From an optimization exercise on the open Yosys and OpenROAD flow, aimed at a short achievable clock period and few clock cycles per item; shortcuts taken in it are not production practice. The RTL was checked by simulation tests, not by an equivalence proof against the original design. Power and IR drop assume default switching activity.

<file path="design/flow/config.mk">
export PLATFORM = sky130hd
export DESIGN_NAME = cache_ctrl_fsm
export DESIGN_NICKNAME = cache_ctrl_fsm
export VERILOG_FILES = /design/flow/design.v
export SDC_FILE = /design/flow/constraint.sdc
export NUM_CORES = 4
export LEC_CHECK = 0
export ABC_CLOCK_PERIOD_IN_PS = 2500
export CAP_MARGIN = 20
export CORE_MARGIN = 2
export CORE_UTILIZATION = 40
export SETUP_SLACK_MARGIN = 5
export SLEW_MARGIN = 20
</file>
<file path="design/flow/constraint.sdc">
create_clock -name core_clock -period 8.0 [get_ports {clk_i}]
set_input_delay 1.6000 -clock core_clock [delete_from_list [all_inputs] [get_ports {clk_i}]]
set_output_delay 1.6000 -clock core_clock [all_outputs]
set_load 0.01 [all_outputs]
</file>
<file path="design/flow/design.v">
module cache_ctrl_fsm #(
  parameter int ADDR_W   = 32,
  parameter int INDEX_W  = 4,
  parameter int OFFSET_W = 4
) (
  input  logic                clk_i,
  input  logic                rst_i,
  input  logic                cpu_req_i,
  input  logic                cpu_we_i,
  input  logic [ADDR_W-1:0]   cpu_addr_i,
  output logic                cpu_ready_o,
  output logic                cpu_hit_o,
  output logic                busy_o,
  input  logic [1:0]          lru_way_i,
  output logic                lru_update_o,
  output logic [INDEX_W-1:0]  lru_set_o,
  output logic [1:0]          lru_access_way_o,
  output logic                mem_req_o,
  output logic                mem_we_o,
  output logic [ADDR_W-1:0]   mem_addr_o,
  input  logic                mem_ack_i,
  output logic                fill_pulse_o,
  output logic [15:0]         hit_count_o,
  output logic [15:0]         miss_count_o
);
  localparam int TAG_W = ADDR_W - INDEX_W - OFFSET_W;
  localparam int SETS  = 1 << INDEX_W;
  localparam int QW    = 4;             
  localparam int QD    = 1 << QW;       
  logic [TAG_W-1:0]   tag_mem_q [SETS][4];
  logic [3:0]         valid_q   [SETS];
  logic [3:0]         dirty_q   [SETS];
  logic [5:0]         lru_q     [SETS];    
  logic               r_valid_q, r_we_q;
  logic [TAG_W-1:0]   r_tag_q;
  logic [TAG_W-1:0]   r_tagn_q;           
  logic [INDEX_W-1:0] r_set_q;
  logic [SETS-1:0]    r_soh_q;            
  logic               b_valid_q, b_we_q;
  logic [TAG_W-1:0]   b_tag_q;
  logic [INDEX_W-1:0] b_set_q;
  logic [3:0]         b_vld_q, b_dty_q;
  logic [3:0]         b_ml_q [SETS];      
  logic [3:0]         b_mh_q [SETS];      
  logic [SETS-1:0]    b_soh_q;
  logic               b_fa_q, b_fa_teq_q;  
  logic [1:0]         b_fa_way_q;
  logic [5:0]         b_lru_q;
  logic               b_seq_q, b_teq_q;   
  logic               u_valid_q, u_hit_q, u_we_q, u_vdirty_q;
  logic [INDEX_W-1:0] u_set_q;
  logic [1:0]         u_way_q;
  logic [TAG_W-1:0]   u_tag_q;
  logic [TAG_W-1:0]   u_t4_q [4];          
  logic [3:0]         u_woh_q;             
  logic [TAG_W-1:0]   u_otag_s;            
  logic [TAG_W-1:0]   d_t4_s [4];
  logic               cq_hit_q [QD];
  logic [INDEX_W-1:0] cq_set_q [QD];
  logic [1:0]         cq_way_q [QD];
  logic [QW:0]        cq_wr_q;
  logic [QD-1:0]      cq_v_q;              
  logic [QD-1:0]      cq_rdoh_q;           
  logic               mq_wb_q   [QD];
  logic [TAG_W-1:0]   mq_vtag_q [QD];
  logic [TAG_W-1:0]   mq_tag_q  [QD];
  logic [INDEX_W-1:0] mq_set_q  [QD];
  logic [QW:0]        mq_wr_q, mq_st_q;
  logic [QD-1:0]      mq_weoh_q;           
  logic               mem_req_q, mem_we_q;
  logic [ADDR_W-1:0]  mem_addr_q;
  logic [ADDR_W-1:0]  pend_addr_q;
  logic [QD-1:0]      rd_done_q;           
  logic [QD-1:0]      inflight_q;          
  logic               busy_q;
  logic               cpu_ready_q, cpu_hit_q, fill_pulse_q;
  logic [INDEX_W-1:0] out_set_q;
  logic [1:0]         out_way_q;
  logic               unused_s;
  assign unused_s = ^{cpu_addr_i[OFFSET_W-1:0], lru_way_i};
  logic [3:0]         rv_s, rd_s;
  logic [5:0]         rl_s;
  logic               fa_s;
  logic [3:0]         faw_s;
  logic [3:0]         a_vld_s, a_dty_s;
  logic [5:0]         a_lru_s;
  always_comb begin
    for (int w = 0; w < 4; w++) begin
      rv_s[w] = 1'b0;
      rd_s[w] = 1'b0;
      for (int s = 0; s < SETS; s++) begin
        rv_s[w] = rv_s[w] | (r_soh_q[s] & valid_q[s][w]);
        rd_s[w] = rd_s[w] | (r_soh_q[s] & dirty_q[s][w]);
      end
    end
    rl_s = '0;
    for (int s = 0; s < SETS; s++) rl_s = rl_s | ({6{r_soh_q[s]}} & lru_q[s]);
    fa_s = u_valid_q && (u_set_q == r_set_q);
    for (int w = 0; w < 4; w++) begin
      faw_s[w]     = fa_s && (u_way_q == 2'(w));
      a_vld_s[w]   = rv_s[w] | faw_s[w];
      a_dty_s[w]   = faw_s[w] ? ((u_hit_q & rd_s[w]) | u_we_q) : rd_s[w];
    end
    a_lru_s = rl_s;
    if (fa_s) begin
      case (u_way_q)
        2'd0: begin a_lru_s[0] = 1'b0; a_lru_s[1] = 1'b0; a_lru_s[2] = 1'b0; end
        2'd1: begin a_lru_s[0] = 1'b1; a_lru_s[3] = 1'b0; a_lru_s[4] = 1'b0; end
        2'd2: begin a_lru_s[1] = 1'b1; a_lru_s[3] = 1'b1; a_lru_s[5] = 1'b0; end
        default: begin a_lru_s[2] = 1'b1; a_lru_s[4] = 1'b1; a_lru_s[5] = 1'b1; end
      endcase
    end
  end
  logic               fb_s;
  logic [3:0]         am_s, a_match_s;
  logic [3:0]         fbw_s, valid_s, dirty_s, match_s;
  logic [5:0]         lru_s;
  logic               hit_s, full_s, vdirty_s;
  logic [1:0]         hit_way_s, inv_way_s, old_way_s, victim_s, way_s;
  always_comb begin
    for (int w = 0; w < 4; w++) begin
      am_s[w] = 1'b0;
      for (int s = 0; s < SETS; s++) am_s[w] = am_s[w] | (b_soh_q[s] & b_ml_q[s][w] & b_mh_q[s][w]);
      a_match_s[w] = (b_fa_q && (b_fa_way_q == 2'(w))) ? b_fa_teq_q : am_s[w];
    end
    fb_s = u_valid_q && b_seq_q;
    for (int w = 0; w < 4; w++) begin
      fbw_s[w]   = fb_s && (u_way_q == 2'(w));
      valid_s[w] = b_vld_q[w] | fbw_s[w];
      dirty_s[w] = fbw_s[w] ? ((u_hit_q & b_dty_q[w]) | u_we_q) : b_dty_q[w];
      match_s[w] = fbw_s[w] ? b_teq_q : a_match_s[w];
    end
    lru_s = b_lru_q;
    if (fb_s) begin
      case (u_way_q)
        2'd0: begin lru_s[0] = 1'b0; lru_s[1] = 1'b0; lru_s[2] = 1'b0; end
        2'd1: begin lru_s[0] = 1'b1; lru_s[3] = 1'b0; lru_s[4] = 1'b0; end
        2'd2: begin lru_s[1] = 1'b1; lru_s[3] = 1'b1; lru_s[5] = 1'b0; end
        default: begin lru_s[2] = 1'b1; lru_s[4] = 1'b1; lru_s[5] = 1'b1; end
      endcase
    end
    if (lru_s[0] & lru_s[1] & lru_s[2])        old_way_s = 2'd0;
    else if (!lru_s[0] & lru_s[3] & lru_s[4])  old_way_s = 2'd1;
    else if (!lru_s[1] & !lru_s[3] & lru_s[5]) old_way_s = 2'd2;
    else                                       old_way_s = 2'd3;
    hit_s     = |match_s;
    hit_way_s = {match_s[2] | match_s[3], match_s[1] | match_s[3]};
    casez (valid_s)
      4'b???0: inv_way_s = 2'd0;
      4'b??01: inv_way_s = 2'd1;
      4'b?011: inv_way_s = 2'd2;
      default: inv_way_s = 2'd3;
    endcase
    full_s   = &valid_s;
    victim_s = full_s ? old_way_s : inv_way_s;
    vdirty_s = valid_s[victim_s] & dirty_s[victim_s];
    way_s    = hit_s ? hit_way_s : victim_s;
  end
  always_comb begin
    u_otag_s = '0;
    for (int w = 0; w < 4; w++) begin
      d_t4_s[w] = '0;
      for (int s = 0; s < SETS; s++) d_t4_s[w] = d_t4_s[w] | ({TAG_W{b_soh_q[s]}} & tag_mem_q[s][w]);
      if (fbw_s[w]) d_t4_s[w] = u_tag_q;
      u_otag_s = u_otag_s | ({TAG_W{u_woh_q[w]}} & u_t4_q[w]);
    end
  end
  logic               cq_head_hit_s, can_complete_s, accept_s, mem_free_s, read_ack_s;
  logic               cand_req_s, cand_we_s, take_s, cur_wb_s;
  logic [ADDR_W-1:0]  cand_addr_s, take_rd_addr_s;
  logic               cq_head_v_s;
  logic [INDEX_W-1:0] cq_head_set_s;
  logic [1:0]         cq_head_way_s;
  always_comb begin
    cq_head_hit_s = 1'b0;
    cq_head_v_s   = 1'b0;
    cq_head_set_s = '0;
    cq_head_way_s = '0;
    for (int i = 0; i < QD; i++) begin
      cq_head_hit_s = cq_head_hit_s | (cq_rdoh_q[i] & cq_hit_q[i]);
      cq_head_v_s   = cq_head_v_s   | (cq_rdoh_q[i] & cq_v_q[i]);
      cq_head_set_s = cq_head_set_s | ({INDEX_W{cq_rdoh_q[i]}} & cq_set_q[i]);
      cq_head_way_s = cq_head_way_s | ({2{cq_rdoh_q[i]}} & cq_way_q[i]);
    end
  end
  assign can_complete_s = cq_head_v_s && (cq_head_hit_s || rd_done_q[0]);
  assign accept_s       = cpu_req_i && !busy_q;
  assign mem_free_s  = !mem_req_q || mem_ack_i;
  assign read_ack_s  = mem_req_q && !mem_we_q && mem_ack_i;
  assign cur_wb_s    = mem_req_q && mem_we_q;
  always_comb begin
    take_rd_addr_s = {mq_tag_q[mq_st_q[QW-1:0]], mq_set_q[mq_st_q[QW-1:0]], {OFFSET_W{1'b0}}};
    take_s         = 1'b0;
    if (cur_wb_s) begin
      cand_req_s  = 1'b1;
      cand_we_s   = 1'b0;
      cand_addr_s = pend_addr_q;
    end else if (mq_wr_q != mq_st_q) begin
      take_s      = 1'b1;
      cand_req_s  = 1'b1;
      cand_we_s   = mq_wb_q[mq_st_q[QW-1:0]];
      cand_addr_s = cand_we_s ? {mq_vtag_q[mq_st_q[QW-1:0]], mq_set_q[mq_st_q[QW-1:0]], {OFFSET_W{1'b0}}}
                              : take_rd_addr_s;
    end else if (u_valid_q && !u_hit_q) begin
      take_s         = 1'b1;
      cand_req_s     = 1'b1;
      cand_we_s      = u_vdirty_q;
      take_rd_addr_s = {u_tag_q, u_set_q, {OFFSET_W{1'b0}}};
      cand_addr_s    = u_vdirty_q ? {u_otag_s, u_set_q, {OFFSET_W{1'b0}}} : take_rd_addr_s;
    end else begin
      cand_req_s  = 1'b0;
      cand_we_s   = 1'b0;
      cand_addr_s = mem_addr_q;
    end
  end
  always_ff @(posedge clk_i) begin
    if (rst_i) begin
      for (int s = 0; s < SETS; s++) valid_q[s] <= 4'd0;
    end else if (u_valid_q) begin
      valid_q[u_set_q][u_way_q] <= 1'b1;
    end
  end
  always_ff @(posedge clk_i) begin
    if (u_valid_q) begin
      dirty_q[u_set_q][u_way_q] <= (u_hit_q & dirty_q[u_set_q][u_way_q]) | u_we_q;
      if (!u_hit_q) tag_mem_q[u_set_q][u_way_q] <= u_tag_q;
      case (u_way_q)
        2'd0: begin lru_q[u_set_q][0] <= 1'b0; lru_q[u_set_q][1] <= 1'b0; lru_q[u_set_q][2] <= 1'b0; end
        2'd1: begin lru_q[u_set_q][0] <= 1'b1; lru_q[u_set_q][3] <= 1'b0; lru_q[u_set_q][4] <= 1'b0; end
        2'd2: begin lru_q[u_set_q][1] <= 1'b1; lru_q[u_set_q][3] <= 1'b1; lru_q[u_set_q][5] <= 1'b0; end
        default: begin lru_q[u_set_q][2] <= 1'b1; lru_q[u_set_q][4] <= 1'b1; lru_q[u_set_q][5] <= 1'b1; end
      endcase
    end
  end
  always_ff @(posedge clk_i) begin
    r_we_q  <= cpu_we_i;
    r_tag_q <= cpu_addr_i[ADDR_W-1 -: TAG_W];
    r_tagn_q <= ~cpu_addr_i[ADDR_W-1 -: TAG_W];
    r_set_q <= cpu_addr_i[OFFSET_W +: INDEX_W];
    for (int s = 0; s < SETS; s++) r_soh_q[s] <= (cpu_addr_i[OFFSET_W +: INDEX_W] == INDEX_W'(s));
    b_we_q    <= r_we_q;
    b_tag_q   <= r_tag_q;
    b_set_q   <= r_set_q;
    for (int s = 0; s < SETS; s++)
      for (int w = 0; w < 4; w++)
      if (s < SETS/2) begin
        b_ml_q[s][w] <= valid_q[s][w] & (tag_mem_q[s][w][TAG_W/2-1:0] == r_tag_q[TAG_W/2-1:0]);
        b_mh_q[s][w] <= (tag_mem_q[s][w][TAG_W-1:TAG_W/2] == r_tag_q[TAG_W-1:TAG_W/2]);
      end else begin
        b_ml_q[s][w] <= valid_q[s][w] & (tag_mem_q[s][w][TAG_W/2-1:0] == ~r_tagn_q[TAG_W/2-1:0]);
        b_mh_q[s][w] <= (tag_mem_q[s][w][TAG_W-1:TAG_W/2] == ~r_tagn_q[TAG_W-1:TAG_W/2]);
      end
    b_soh_q    <= r_soh_q;
    b_fa_q     <= fa_s;
    b_fa_way_q <= u_way_q;
    b_fa_teq_q <= (u_tag_q == r_tag_q);
    b_vld_q   <= a_vld_s;
    b_dty_q   <= a_dty_s;
    b_lru_q   <= a_lru_s;
    b_seq_q   <= (b_set_q == r_set_q);
    b_teq_q   <= (b_tag_q == r_tag_q);
    u_hit_q <= hit_s;
    u_vdirty_q <= vdirty_s;
    u_we_q  <= b_we_q;
    u_set_q <= b_set_q;
    u_way_q <= way_s;
    u_tag_q <= b_tag_q;
    for (int w = 0; w < 4; w++) u_t4_q[w] <= d_t4_s[w];
    for (int w = 0; w < 4; w++) u_woh_q[w] <= (way_s == 2'(w));
    if (b_valid_q) begin
      cq_hit_q[cq_wr_q[QW-1:0]]  <= hit_s;
      cq_set_q[cq_wr_q[QW-1:0]]  <= b_set_q;
      cq_way_q[cq_wr_q[QW-1:0]]  <= way_s;
    end
    for (int i = 0; i < QD; i++) begin
      if (mq_weoh_q[i]) begin
        mq_wb_q[i]   <= u_vdirty_q;
        mq_vtag_q[i] <= u_otag_s;
        mq_tag_q[i]  <= u_tag_q;
        mq_set_q[i]  <= u_set_q;
      end
    end
    if (take_s && mem_free_s) pend_addr_q <= take_rd_addr_s;
    out_set_q <= cq_head_set_s;
    out_way_q <= cq_head_way_s;
  end
  always_ff @(posedge clk_i) begin
    if (rst_i) begin
      r_valid_q    <= 1'b0;
      b_valid_q    <= 1'b0;
      u_valid_q    <= 1'b0;
      cq_wr_q      <= '0;
      cq_v_q       <= '0;
      cq_rdoh_q    <= QD'(1);
      mq_wr_q      <= '0;
      mq_weoh_q    <= '0;
      mq_st_q      <= '0;
      mem_req_q    <= 1'b0;
      mem_we_q     <= 1'b0;
      mem_addr_q   <= '0;
      rd_done_q    <= '0;
      inflight_q   <= '0;
      busy_q       <= 1'b0;
      cpu_ready_q  <= 1'b0;
      cpu_hit_q    <= 1'b0;
      fill_pulse_q <= 1'b0;
    end else begin
      r_valid_q <= accept_s;
      b_valid_q <= r_valid_q;
      u_valid_q <= b_valid_q;
      if (u_valid_q && !u_hit_q) mq_wr_q <= mq_wr_q + 1'b1;
      for (int i = 0; i < QD; i++)
        mq_weoh_q[i] <= b_valid_q && ((mq_wr_q[QW-1:0] + QW'(u_valid_q && !u_hit_q)) == QW'(i));
      if (b_valid_q) begin
        cq_wr_q <= cq_wr_q + 1'b1;
      end
      if (mem_free_s) begin
        mem_req_q  <= cand_req_s;
        mem_we_q   <= cand_we_s;
        mem_addr_q <= cand_addr_s;
        if (take_s) mq_st_q <= mq_st_q + 1'b1;
      end
      case ({read_ack_s, can_complete_s && !cq_head_hit_s})
        2'b10:   rd_done_q <= {rd_done_q[QD-2:0], 1'b1};
        2'b01:   rd_done_q <= {1'b0, rd_done_q[QD-1:1]};
        default: rd_done_q <= rd_done_q;
      endcase
      for (int i = 0; i < QD; i++)
        cq_v_q[i] <= (b_valid_q && (cq_wr_q[QW-1:0] == QW'(i)))
                   | (cq_v_q[i] && !(can_complete_s && cq_rdoh_q[i]));
      if (can_complete_s) cq_rdoh_q <= {cq_rdoh_q[QD-2:0], cq_rdoh_q[QD-1]};
      cpu_ready_q  <= can_complete_s;
      cpu_hit_q    <= can_complete_s && cq_head_hit_s;
      fill_pulse_q <= can_complete_s && !cq_head_hit_s;
      case ({accept_s, can_complete_s})
        2'b10:   inflight_q <= {inflight_q[QD-2:0], 1'b1};
        2'b01:   inflight_q <= {1'b0, inflight_q[QD-1:1]};
        default: inflight_q <= inflight_q;
      endcase
      busy_q <= (accept_s && !can_complete_s) ? inflight_q[QD-2]
              : (accept_s || !can_complete_s) ? inflight_q[QD-1]
              : 1'b0;
    end
  end
  assign cpu_ready_o      = cpu_ready_q;
  assign cpu_hit_o        = cpu_hit_q;
  assign busy_o           = busy_q;
  assign lru_update_o     = cpu_ready_q;
  assign lru_set_o        = out_set_q;
  assign lru_access_way_o = out_way_q;
  assign mem_req_o        = mem_req_q;
  assign mem_we_o         = mem_we_q;
  assign mem_addr_o       = mem_addr_q;
  assign fill_pulse_o     = fill_pulse_q;
  logic [15:0] hit_cnt_q, miss_cnt_q;
  always_ff @(posedge clk_i) begin
    if (rst_i) begin
      hit_cnt_q  <= 16'd0;
      miss_cnt_q <= 16'd0;
    end else if (cpu_ready_q) begin
      if (cpu_hit_q) begin
        if (hit_cnt_q != 16'hFFFF) hit_cnt_q <= hit_cnt_q + 16'd1;
      end else begin
        if (miss_cnt_q != 16'hFFFF) miss_cnt_q <= miss_cnt_q + 16'd1;
      end
    end
  end
  assign hit_count_o  = hit_cnt_q;
  assign miss_count_o = miss_cnt_q;
endmodule
</file>
<file path="design/flow/run.sh">
#!/bin/bash
# synth_recipe.tcl (not shown) runs the flow's synth.tcl, then flattens the netlist and writes it again
# the make line also repeats each setting of config.mk as NAME=value (left out here)
make -C /OpenROAD-flow-scripts/flow DESIGN_CONFIG=/design/flow/config.mk WORK_HOME=/design/flow/orfs CLKGATE_MAP_FILE= SYNTH_SCRIPT=/design/flow/synth_recipe.tcl finish
</file>
==> flow_metrics.tcl, run 1 <==
set metrics [dict create \
    async_reset_ff_share_pct 0 \
    max_cap_viol_count 0 \
    drt-total-wl_um 535000 \
    ios 116 \
    p_clk_share_pct 41.8 \
    track_usage_pct 29.4 \
    num_vias 95800 \
    hpwl_um 324000 \
    drt_pass1_iterations 8 \
    area_growth_pct 15.0 \
    ys.flop_type "edfxtp_1" \
    drive_gt1_share_pct 14.3 \
    grt_pass1_wl_um 730000 \
    core.rowCount 215 \
    clk_path_buf_depth 4 \
    dp.cells 14200 \
    worst_ir_drop_vdd_mv 0.211 \
    synth.area.top_cells "edfxtp_1 (60%), dfxtp_1 (8.2%), xor2_1 (5.3%), xnor2_1 (5.1%), a22oi_1 (3.6%)" \
    fin_hold_ws_ns 0.350 \
    start_kind "flop" \
    core_area_mm2 0.343 \
    clk_latency_ns 0.97 \
    yosys-top-cells-count "edfxtp_1 (2748), xor2_1 (828), xnor2_1 (804), a22oi_1 (670), nor2_1 (639)" \
    crit_path_end_kind "output pin" \
    wl_per_cell_um 35.8 \
    fin_crit_sh_pct 38.7 \
    detail-route-antenna-nets 0 \
    power.share.combinational_pct 9.7 \
    yosysMostFrequentCell "edfxtp_1" \
    clock_skew_ns 0.0552 \
    fin_nets 10200 \
    critPathMaxFanout 3 \
    synth_area_per_cell_um2 13.9 \
    yosysTopAreaCellShare_pct 59.7 \
    min-delay-path-class "flop to flop" \
    antenna_found_initial 16 \
    rsz0062_at_grt "true" \
    h-tree-depth 5 \
    finalCriticalPeriod_ns 3.10 \
    pwr_density_cell_mw_per_mm2 254 \
    synth_cells 9967 \
    power.internal_mw 30.1 \
    die_w_um 592 \
    p_leak_nw 51.1 \
    setup_viol 0 \
    io_buffer_count 105 \
    drc 0 \
    seq_power_share_pct 48.5 \
    synth_cell_types 89 \
    cts_root_buf "clkbuf_16" \
    grt_max_degree 87 \
    p_sw_mw 10.2 \
    numClockSinks 3312 \
    p_sw_share_pct 25.3 \
    synth_enable_flop_cells 2748 \
    drt_iter0_drc 14600 \
    ys_warn_count 9 \
    final_cells 15000 \
    slew_violations 0 \
    fill_cells 30000 \
    slew_headroom_pct 14.4 \
    yosysSeqAreaShare_pct 67.9 \
    p_total_mw 40.4 \
    syn_area_mm2 0.138 \
    cts.clk_slew.worst_paths_ns 0.07 \
    synth_area_leader_cell "edfxtp_1" \
    via_per_inst 6.40 \
    arrival_ns 1.50 \
    initial_core_util_pct 40.2 \
    crit_type "flop to output pin" \
    grt_pass1_vias 92300 \
    finalHoldViolCount 0 \
    cts_tree "done" \
    ys_seq_elements 3312 \
    tightestPinTransition_ns 1.28 \
    fin_setup_tns_ns 0 \
    place_congestion 0.953 \
    dieArea_mm2 0.350 \
    cts_buffers 351 \
    dieHeight_um 592 \
    status "timing/DRC/antenna clean" \
    fmax_ghz 0.323 \
    critical_path_required_ns 6.40 \
    grt-ovfl-total 0 \
]
[routing by layer]
metal	track usage [%]	routed length [µm]	vias to the layer above
met5	0	23	-
met4	17.6	37400	4
met3	5.65	61200	1609
met2	46.0	241000	7355
met1	38.1	195000	48400
li1	-	-	38400
[registers in the layout, indices dropped and copies added, names as in the netlist, 28 cells and up]
| signal | cells |
|---|---|
| cq_way_q | 32 |
| mq_vtag_q | 384 |
| dirty_q | 64 |
| pend_addr_q | 28 |
| mem_addr_q | 28 |
| tag_mem_q | 1536 |
| b_ml_q | 64 |
| cq_set_q | 64 |
| u_t4_q | 96 |
| mq_set_q | 64 |
| valid_q | 64 |
| mq_tag_q | 384 |
| lru_q | 96 |
| b_mh_q | 64 |
[timing repair]
| item | in CTS | in global routing |
|---|---|---|
| endpoints found under the setup margin | 991 | 853 |
| gates cloned | 8 | 5 |
| buffers inserted | 68 | 30 |
| pin swaps | 15 | 15 |
| endpoints found under the hold margin | 0 | 0 |
| resized for setup | 608 | 56 |
| hold buffers | 0 | 0 |
[cell type report]
type / instances / area (µm²) / share of cell area, %
diodes: 5 / 12.5 / 0.00788
clock buffers: 474 / 10000 / 6.31
clock inverters: 177 / 1860 / 1.17
flip-flops and latches: 3312 / 94300 / 59.3
inverters: 93 / 363 / 0.228
well taps: 4557 / 5700 / 3.59
multi-input cells: 5831 / 41700 / 26.2
repair buffers: 504 / 4980 / 3.14
[layout by cell type, fill, tap and decap left out, drive strengths merged, types with 98 or more instances in the layout]
cell type	n
clkinv	116
buf	463
dfxtp	564
edfxtp	2748
nand2	261
nand4	386
xnor2	804
o21ai	151
a22oi	670
xor2	828
a21oi	195
clkbuf	482
nor3	261
a221oi	284
a22o	262
nand3	356
nor2	643
nor4	98
inv	113
[critical path, cell delays in order (launching register included)]
cell     delay (ns)
dfxtp_2        0.34
buf_6          0.12
buf_6          0.11
[power by group through the flow]
stage                     logic [mW]  registers (mW)  clock network (mW)
after global routing            4.06            19.6                17.6
after CTS                       3.77            19.5                16.9
after global placement          3.49            19.9                   0
final                           3.92            19.6                16.9
after detailed placement        3.51            19.9                   0
after floorplan                 2.02            19.7                   0
[kinds of logic (layout without fill, tap and decap cells)]
family / after synthesis / in the layout / synth area share [%]
other cells: 1 / 9 / 0.00272
mux: 117 / 117 / 1.06
flops: 3312 / 3312 / 67.9
fa+ha+maj: 21 / 21 / 0.190
buf+inv: 833 / 1248 / 2.46
compound gates: 1823 / 1825 / 10.0
xor+xnor: 1632 / 1632 / 10.3
simple gates: 2228 / 2232 / 7.98
[path summary, 6_finish.rpt]
check                    from             to  slack [ns]  cells after the start
setup reg to reg  r_tagn_q[2]  b_ml_q[14][3]        4.90                      5
hold reg to reg   b_tag_q[13]    u_tag_q[13]        0.35                      0
setup / recovery  cpu_ready_q    cpu_ready_o        4.90                      2
hold / removal    b_tag_q[13]    u_tag_q[13]        0.35                      0
[metrics by stage]
stage	setup slack, ns	utilization [%]	cell area, µm²
2_1_floorplan	4.74	-	138000
3_3_place_gp	3.92	42.2	145000
3_5_place_dp	3.80	42.2	145000
4_1_cts	4.84	46.1	158000
5_1_grt	4.86	46.3	159000
6_report	4.90	46.3	159000
Testbench counts, summed over its fixed seeds: cycles 93,308, accesses 48,000.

Work order: Given the entries above, count how many lines include the word "item"; respond with the number only.

Reply: 2